Gli indirizzi collegati a Mt. Gox spostano 1.300 Bitcoin (114 milioni di dollari) su piattaforme non identificate

Secondo l'analista di Arkham Emmett Gallic, la scorsa settimana i portafogli legati ad Aleksey Bilyuchenko hanno spostato 1.300 Bitcoin per un valore di circa 114 milioni di dollari verso piattaforme non identificate.

Aleksey è collegato alla violazione di Mt. Gox e al funzionamento di BTC-e, e questi stessi portafogli controllano ancora 4.100 Bitcoin per un valore di quasi 360 milioni di dollari, mentre al momento in cui scriviamo ne sono già stati venduti 2.300.

Questo ultimo sviluppo si aggiunge a un caso che risale a più di un decennio fa, mentre Aleksey deve affrontare accuse negli Stati Uniti legate al riciclaggio di criptovalute connesso a questi storici crimini di scambio.

Gli indirizzi collegati ad Aleksey Bilyuchenko depositano 1.300 Bitcoin (114 milioni di dollari) su piattaforme non identificate
Fonte : Arkham/X

BTC-e ha gestito miliardi pur operando al di fuori delle regole statunitensi

I registri dei servizi segreti statunitensi del 7 giugno 2023 affermano che Aleksey ha lavorato con Alexander Vinnik e altri per gestire BTC-e dal 2011 fino alla sua chiusura da parte del Dipartimento di Giustizia statunitense nel luglio 2017.

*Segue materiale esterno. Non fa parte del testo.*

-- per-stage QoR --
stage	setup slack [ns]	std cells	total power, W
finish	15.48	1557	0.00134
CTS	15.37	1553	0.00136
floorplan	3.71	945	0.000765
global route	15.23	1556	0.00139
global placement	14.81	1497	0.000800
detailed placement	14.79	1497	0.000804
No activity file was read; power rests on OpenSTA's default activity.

In quei 6 anni, BTC-e è stato uno dei più grandi exchange di criptovalute al mondo, servendo più di un milione di utenti in tutto il mondo.

Gli inquirenti affermano che BTC-e ha ricevuto proventi legati a intrusioni informatiche, attacchi di hacking, attacchi ransomware, furti di identità, corruzione di funzionari pubblici e reti di distribuzione di stupefacenti. L'exchange operava senza licenza e senza i controlli richiesti.

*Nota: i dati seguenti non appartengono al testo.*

$ cat src/rtl/hc_gate_bank.sv
// rtl/hc_gate_bank.sv - bank of synchronised, glitch-filtered, run-time selectable 2-input gates
module hc_gate_bank #(
    parameter int CH   = 4,
    parameter int FILT = 2
) (
    input  logic          CLK,
    input  logic          RST,
    input  logic [CH:1]   A,
    input  logic [CH:1]   B,
    input  logic [1:0]    MODE,
    input  logic          OE,
    output logic [CH:1]   Y,
    output logic [CH:1]   CHG
);

    localparam int CW = $clog2(FILT + 1);
    localparam logic [CW-1:0] CNT_LAST = CW'(FILT - 1);

    typedef enum logic [1:0] {
        GATE_AND  = 2'b00,
        GATE_OR   = 2'b01,
        GATE_XOR  = 2'b10,
        GATE_NAND = 2'b11
    } gate_mode_e;

    logic [CH:1]   a_s1_q, a_s2_q;
    logic [CH:1]   b_s1_q, b_s2_q;
    logic [CH:1]   acc_a_q, acc_a_d;
    logic [CH:1]   acc_b_q, acc_b_d;
    logic [CW-1:0] cnt_q [CH:1];
    logic [CW-1:0] cnt_d [CH:1];
    logic [CH:1]   y_q, y_d;
    logic [CH:1]   chg_q, chg_d;

    function automatic logic gate_fn(input logic [1:0] mode, input logic a, input logic b);
        logic r;
        r = 1'b0;
        case (gate_mode_e'(mode))
            GATE_AND:  r = a & b;
            GATE_OR:   r = a | b;
            GATE_XOR:  r = a ^ b;
            GATE_NAND: r = ~(a & b);
            default:   r = 1'b0;
        endcase
        return r;
    endfunction

    // The filter compares against the accepted pair, not the previous sample,
    // so a pair that wanders while pending keeps counting toward acceptance.
    always_comb begin
        acc_a_d = acc_a_q;
        acc_b_d = acc_b_q;
        for (int i = 1; i <= CH; i++) begin
            cnt_d[i] = '0;
            if ((a_s2_q[i] != acc_a_q[i]) || (b_s2_q[i] != acc_b_q[i])) begin
                if (cnt_q[i] == CNT_LAST) begin
                    acc_a_d[i] = a_s2_q[i];
                    acc_b_d[i] = b_s2_q[i];
                end else begin
                    cnt_d[i] = cnt_q[i] + CW'(1);
                end
            end
        end
    end

    always_comb begin
        y_d = '0;
        for (int i = 1; i <= CH; i++) begin
            y_d[i] = OE ? gate_fn(MODE, acc_a_q[i], acc_b_q[i]) : 1'b0;
        end
        chg_d = y_d ^ y_q;
    end

    always_ff @(posedge CLK or posedge RST) begin
        if (RST) begin
            a_s1_q  <= '0;
            a_s2_q  <= '0;
            b_s1_q  <= '0;
            b_s2_q  <= '0;
            acc_a_q <= '0;
            acc_b_q <= '0;
            y_q     <= '0;
            chg_q   <= '0;
            for (int i = 1; i <= CH; i++) begin
                cnt_q[i] <= '0;
            end
        end else begin
            a_s1_q  <= A;
            a_s2_q  <= a_s1_q;
            b_s1_q  <= B;
            b_s2_q  <= b_s1_q;
            acc_a_q <= acc_a_d;
            acc_b_q <= acc_b_d;
            y_q     <= y_d;
            chg_q   <= chg_d;
            for (int i = 1; i <= CH; i++) begin
                cnt_q[i] <= cnt_d[i];
            end
        end
    end

    assign Y   = y_q;
    assign CHG = chg_q;

endmodule

$ cat config.mk
export PLATFORM = sky130hd
export DESIGN_NAME = hc_gate_bank
export DESIGN_NICKNAME = d
export VERILOG_FILES = /design/src/rtl/hc_gate_bank.sv
export SDC_FILE = /design/constraint.sdc
export NUM_CORES = 1
export LEC_CHECK = 0
export BUFFER_PORTS_ARGS = -buffer_cell sky130_fd_sc_hd__buf_2
export CAP_MARGIN = 10
export CORE_UTILIZATION = 25
export CTS_CLUSTER_DIAMETER = 50
export DETAILED_ROUTE_END_ITERATION = 8
export GPL_TIMING_DRIVEN = 0
export PLACE_DENSITY_LB_ADDON = 0.2
export SYNTH_ARGS = -nofsm -noshare
export SYNTH_HDL_FRONTEND = slang
export SYNTH_SLANG_ARGS = --single-unit
$ cat constraint.sdc
create_clock -name CLK -period 1.85 [get_ports CLK]
set_input_delay 0.2775 -clock CLK [delete_from_list [all_inputs] [get_ports CLK]]
set_output_delay 0.2775 -clock CLK [all_outputs]
set_load 0.05 [all_outputs]
# == Word-level counts from Yosys, hierarchy flattened ==
# Cells that the tools add are included.
# totals
register_bits,40
inputBits,13
out_inout_bits,8
wordCells,79
# classes
addsub,4
eq_ne,15
muxes,16
n_bitwise,17
n_reduce_logical,9
# op_table
cell,count
$mux W2,8
$pmux W1 S4,4
$eq A2 B1 Y1 const B,5
$add A2 B1 Y2 const B,4
$ne A1 B1 Y1,8
$reduce_and A2 Y1,4
$and A1 B1 Y1,4
$eq A2 B2 Y1 const B,2
$logic_or A1 B1 Y1,4
$mux W1,4
$not A1 Y1,4
$or A1 B1 Y1,4
$xor A1 B1 Y1,4
$xor A4 B4 Y4,1
$logic_not A2 Y1,1

# == Logic depth before layout (Yosys ltp) ==
# depth
ltp_word,5
depth_mapped,6
ltp_nobuf,6

# == Worst setup path before layout ==
# Ideal clock, no wire load.
# synth_path
path_kind,reg-to-reg
from,register acc_a_q[3] (netlist bit)
to,register chg_q (netlist bit CHG[3])
setup_time_ns,0.082
arrival_time_ns,1.186
required_time_ns,1.768
path_slack_ns,0.582
path_stages_with_launch,6
n_path_buf,0
period_less_slack_ns,1.268
path_cell_list,dfrtp_1 ha_1 and2b_1 o21ai_1 a31oi_2 xor2_1
# synth_between
elab_chain_cells,5
elab_cells_between_ends,7
cone_classes,mux: 2; bitwise: 5
# synth_lines
element,line,text
"start, declared",28,"logic [CH:1] acc_a_q, acc_a_d;"
"start signal, assigned",80,acc_a_q <= '0;
"start signal, assigned",92,acc_a_q <= acc_a_d;
$and A1 B1 Y1,"39, 42",
$not A1 Y1,42,GATE_NAND: r = ~(a & b);
$pmux W1 S4 *,38,case (gate_mode_e'(mode))
$mux W1 *,69,"y_d[i] = OE ? gate_fn(MODE, acc_a_q[i], acc_b_q[i]) : 1'b0;"
net y_d (one bit),32,"logic [CH:1] y_q, y_d;"
$xor A4 B4 Y4 *,71,chg_d = y_d ^ y_q;
net chg_d (one bit),33,"logic [CH:1] chg_q, chg_d;"
"end signal, assigned",95,chg_q <= chg_d;
"end, declared",33,
# The timed path passes the listed nets; every way through them passes the cells marked *.
# A chain may end at the register's enable or synchronous reset.

# == Worst setup path after layout ==
# Ends and elaborated chain as after synthesis.

==> impl_metrics.tcl <==
set metrics [dict create \
    relSlewSlack_pct 45.32 \
    initial_core_util_pct 26.32 \
    grt_pass1_wl_um 4188 \
    intPower_w 0.001956 \
    synth_top_cells_by_count "dfrtp_1, inv_1, nand2_1" \
    dieArea_mm2 0.006628 \
    cts-resized-gates 0 \
    ys.flop_type "dfrtp_1" \
    yosysMostFrequentCell "dfrtp_1" \
    syn_avg_cell_area_um2 13.36 \
    vias 888 \
    critPathTopFamily "flip-flops" \
    power_frac_comb_pct 33.2 \
    io_pins 21 \
    cts_root_buf "clkbuf_8" \
    port_buffers 19 \
    wl_per_cell_um 10.62 \
    rsz0062_at_grt "false" \
    area_delta_synth_final_pct 20.00 \
    syn_nets 139 \
    setup-tns-final_ns 0 \
    tritoncts "built" \
    required_ns 2.07 \
    drv_cap 0 \
    clk_latency_ns 0.29 \
    ir_drop_uv 536.7 \
    grt_max_degree 41 \
    routabilityCongestion 0.6886 \
    synthesis.instances 118 \
    worstMarginPinSlew_ns 0.8191 \
    finalSetupViolations 0 \
    crit_slowest_cell "dfrtp_1" \
    totalWireLength_um 2337 \
    clk_path_buf_depth 2 \
    core_area_mm2 0.005991 \
    async_reset_ff_share_pct 100.0 \
    cts_buffers 5 \
    drcViolationCount 0 \
    power_switching_w 0.001051 \
    cts.sinks 40 \
    postPlaceCellArea_mm2 0.001765 \
    path_buf_inv 0 \
    drt.antenna.violating_nets 0 \
    grt_pass1_vias 955 \
    die_w_um 81.41 \
    clock_skew_ns 0.009318 \
    firstDrtPassIters 4 \
    postLayoutCellArea_mm2 0.001892 \
    drive_above_1_share_pct 25.52 \
    synth-edff-count 0 \
    arrival_ns 1.58 \
    grt_use_total_pct 8.728 \
    hold_buffers 0 \
    netSwitchingFraction_pct 34.94 \
    path_clk_slew_ns 0.08 \
    antenna_found_initial 0 \
    fmax_ghz 0.7327 \
    h-tree-depth 2 \
    cp-start-kind "flop" \
    syn-cell-area_mm2 0.001577 \
    fin_nets 165 \
    clockPowerShare_pct 25.6 \
    via_per_inst 4.036 \
    hold_ws_ns 0.08552 \
    p_leak_nw 0.9177 \
    cp_max_fo 4 \
    yosysWarnings 0 \
    status "finished clean" \
    report.final.hold_viol_count 0 \
    yosys-top-cells-area "dfrtp_1, ha_1, xnor2_1" \
    crit_type "flop to flop" \
    cp_slowest_stage_delay_ns 0.41 \
    n_antenna_cell 0 \
    synth_top_cell_by_area "dfrtp_1" \
    period_needed_ns 1.365 \
    hp-class "input port to flop" \
    synth_seq_area_share_pct 63.49 \
    synth_top_area_share_pct 63.49 \
    drt_iter0_markers 31 \
    cts_setup_buffers 0 \
    drv_slew 0 \
    power_density_mw_per_mm2 1589 \
    overflow 0 \
    path_cells "ha_1 -> and2b_1 -> o21ai_1 -> a31oi_2 -> xor2_1" \
    rows 28 \
    hpwl_um 1649 \
    die_h_um 81.41 \
    cp-end-kind "flop" \
    pwr-share-seq_pct 41.2 \
    synth_seq_cells 40 \
    period_share_pct 73.78 \
    synth_cell_type_count 20 \
]
==> layout make-up <==
cell class | count | area [um2]
buffer | 1 | 11.26
multi-input combinational | 67 | 526.8
tap | 75 | 93.84
clock buffer | 7 | 96.34
inverter | 10 | 37.54
sequential | 40 | 1001
timing repair buffer | 19 | 95.09
clock inverter | 1 | 30.03
fill | 592 | 4099
==> stage by stage <==
stage	std cells	setup slack, ns	power [W]	utilization [%]
final	220	0.4851	0.003007	31.58
after global routing	220	0.3540	0.003236	31.58
after CTS	220	0.4752	0.003063	31.58
after detailed placement	212	0.4960	0.002273	29.47
after global placement	212	0.2122	0.002226	29.47
after floorplan	118	0.5821	0.002040	-
==> worst paths after layout <==
kind	from	end	cells past startpoint	slack, ns
setup / recovery	acc_a_q[3]$_DFFE_PP0P_	CHG[3]$_DFF_PP0_	5	0.49
max in group asynchronous	RST	acc_a_q[1]$_DFFE_PP0P_	2	1.19
hold reg to reg	a_s1_q[2]$_DFF_PP0_	a_s2_q[2]$_DFF_PP0_	0	0.34
hold / removal	A[3]	a_s1_q[3]$_DFF_PP0_	1	0.09
min in group asynchronous	RST	acc_b_q[3]$_DFFE_PP0P_	2	0.15
setup reg to reg	acc_a_q[3]$_DFFE_PP0P_	CHG[3]$_DFF_PP0_	5	0.49
==> power by group through the flow <==
| stage | clock network, W | registers, W | logic [W] |
|---|---|---|---|
| global route | 0.000833 | 0.00127 | 0.00113 |
| global placement | 0 | 0.00124 | 0.000982 |
| CTS | 0.000801 | 0.00124 | 0.00102 |
| detailed placement | 0 | 0.00126 | 0.00101 |
| floorplan | 0 | 0.00148 | 0.000557 |
| finish | 0.000770 | 0.00124 | 0.000998 |
==> sequential cells by signal, summed over array words and instances, names as in the netlist <==
| name | flops |
|---|---|
| acc_b_q | 4 |
| a_s1_q | 4 |
| CHG | 4 |
| Y | 4 |
| b_s2_q | 4 |
| b_s1_q | 4 |
| a_s2_q | 4 |
| cnt_q | 8 |
| acc_a_q | 4 |
==> layer usage <==
metal  share of wire, %  track usage (%)  vias to the layer above
li1                   -                -                      428
met1                 45            10.18                      432
met2                 47            13.75                       20
met3                5.1            2.667                        8
met4                3.0            5.893                        0
met5                  0                0                        -
==> placed cells by master (no fill, tap or decap) <==
| cell | instances |
|---|---|
| nand3b_1 | 1 |
| clkbuf_8 | 7 |
| a21oi_1 | 5 |
| xnor2_1 | 8 |
| xor2_1 | 4 |
| mux2i_1 | 3 |
| and2_1 | 4 |
| buf_2 | 19 |
| o21ai_1 | 1 |
| mux2_4 | 3 |
| o22ai_2 | 3 |
| inv_1 | 9 |
| inv_2 | 1 |
| ha_1 | 8 |
| nand2_1 | 10 |
| bufinv_16 | 1 |
| dfrtp_1 | 40 |
| or2b_4 | 1 |
| and2b_1 | 1 |
| a31oi_2 | 1 |
| buf_6 | 1 |
| o21ai_0 | 8 |
| nand2b_1 | 1 |
| nor2b_1 | 5 |
==> cells by family (layout without fill, tap and decap cells) <==
| logic type | after synthesis | count (layout) | synth area share, % |
|---|---|---|---|
| adders and majority gates | 8 | 8 | 6.349 |
| DFF | 40 | 40 | 63.49 |
| muxes | 6 | 6 | 4.762 |
| xor gates and xnor gates | 12 | 12 | 6.667 |
| and+or+nand+nor | 23 | 23 | 8.016 |
| AOI/OAI and AO/OA | 18 | 18 | 7.619 |
| buffers and inverters | 11 | 38 | 3.095 |
Note: power is estimated with default switching activity, not from simulation.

Secondo i documenti depositati dal Dipartimento di Giustizia, Aleksey è accusato di associazione a delinquere finalizzata al riciclaggio di denaro e di gestione di un'attività di servizi finanziari senza licenza.

Da settembre 2011 fino almeno a maggio 2014, il gruppo ha rubato circa 647.000 Bitcoin, ovvero la maggior parte dei Bitcoin detenuti dai clienti di Mt. Gox .

Gli inquirenti affermano che i Bitcoin rubati sono stati riciclati principalmente tramite indirizzi collegati ad account controllati da Aleksey e dal suo gruppo presso altri due exchange online identificati negli atti come Exchange-1 ed Exchange-2, insieme a uno specifico account utente di Mt. Gox.

Nell'aprile 2012, Aleksey e Verner hanno negoziato un contratto pubblicitario fraudolento con un broker di Bitcoin con sede nel distretto meridionale di New York. In base al contratto, il broker ha effettuato ingenti bonifici bancari su conti bancari offshore, inclusi conti detenuti da società fittizie controllate dal gruppo. Tra marzo 2012 e aprile 2013, il broker ha inviato oltre 6,6 milioni di dollari all'estero.

In cambio, la società di intermediazione ha ricevuto credito su Exchange-1. Attraverso questo accesso, il gruppo ha riciclato oltre 300.000 Bitcoin rubati da Mt. Gox . Il Contratto Pubblicitario è servito da copertura per nascondere e liquidare i Bitcoin rubati.

L'ex procuratore degli Stati Uniti Damian Williams ha affermato : "Come affermato, Alexey Bilyuchenko e Aleksandr Verner pensavano di poter aggirare la legge utilizzando sofisticati hack per rubare e riciclare enormi quantità di criptovaluta, una tecnologia innovativa all'epoca, ma le accuse desecretate dimostrano la nostra capacità di perseguire tenacemente questi presunti criminali, indipendentemente dalla complessità dei loro piani, finché non saranno assicurati alla giustizia".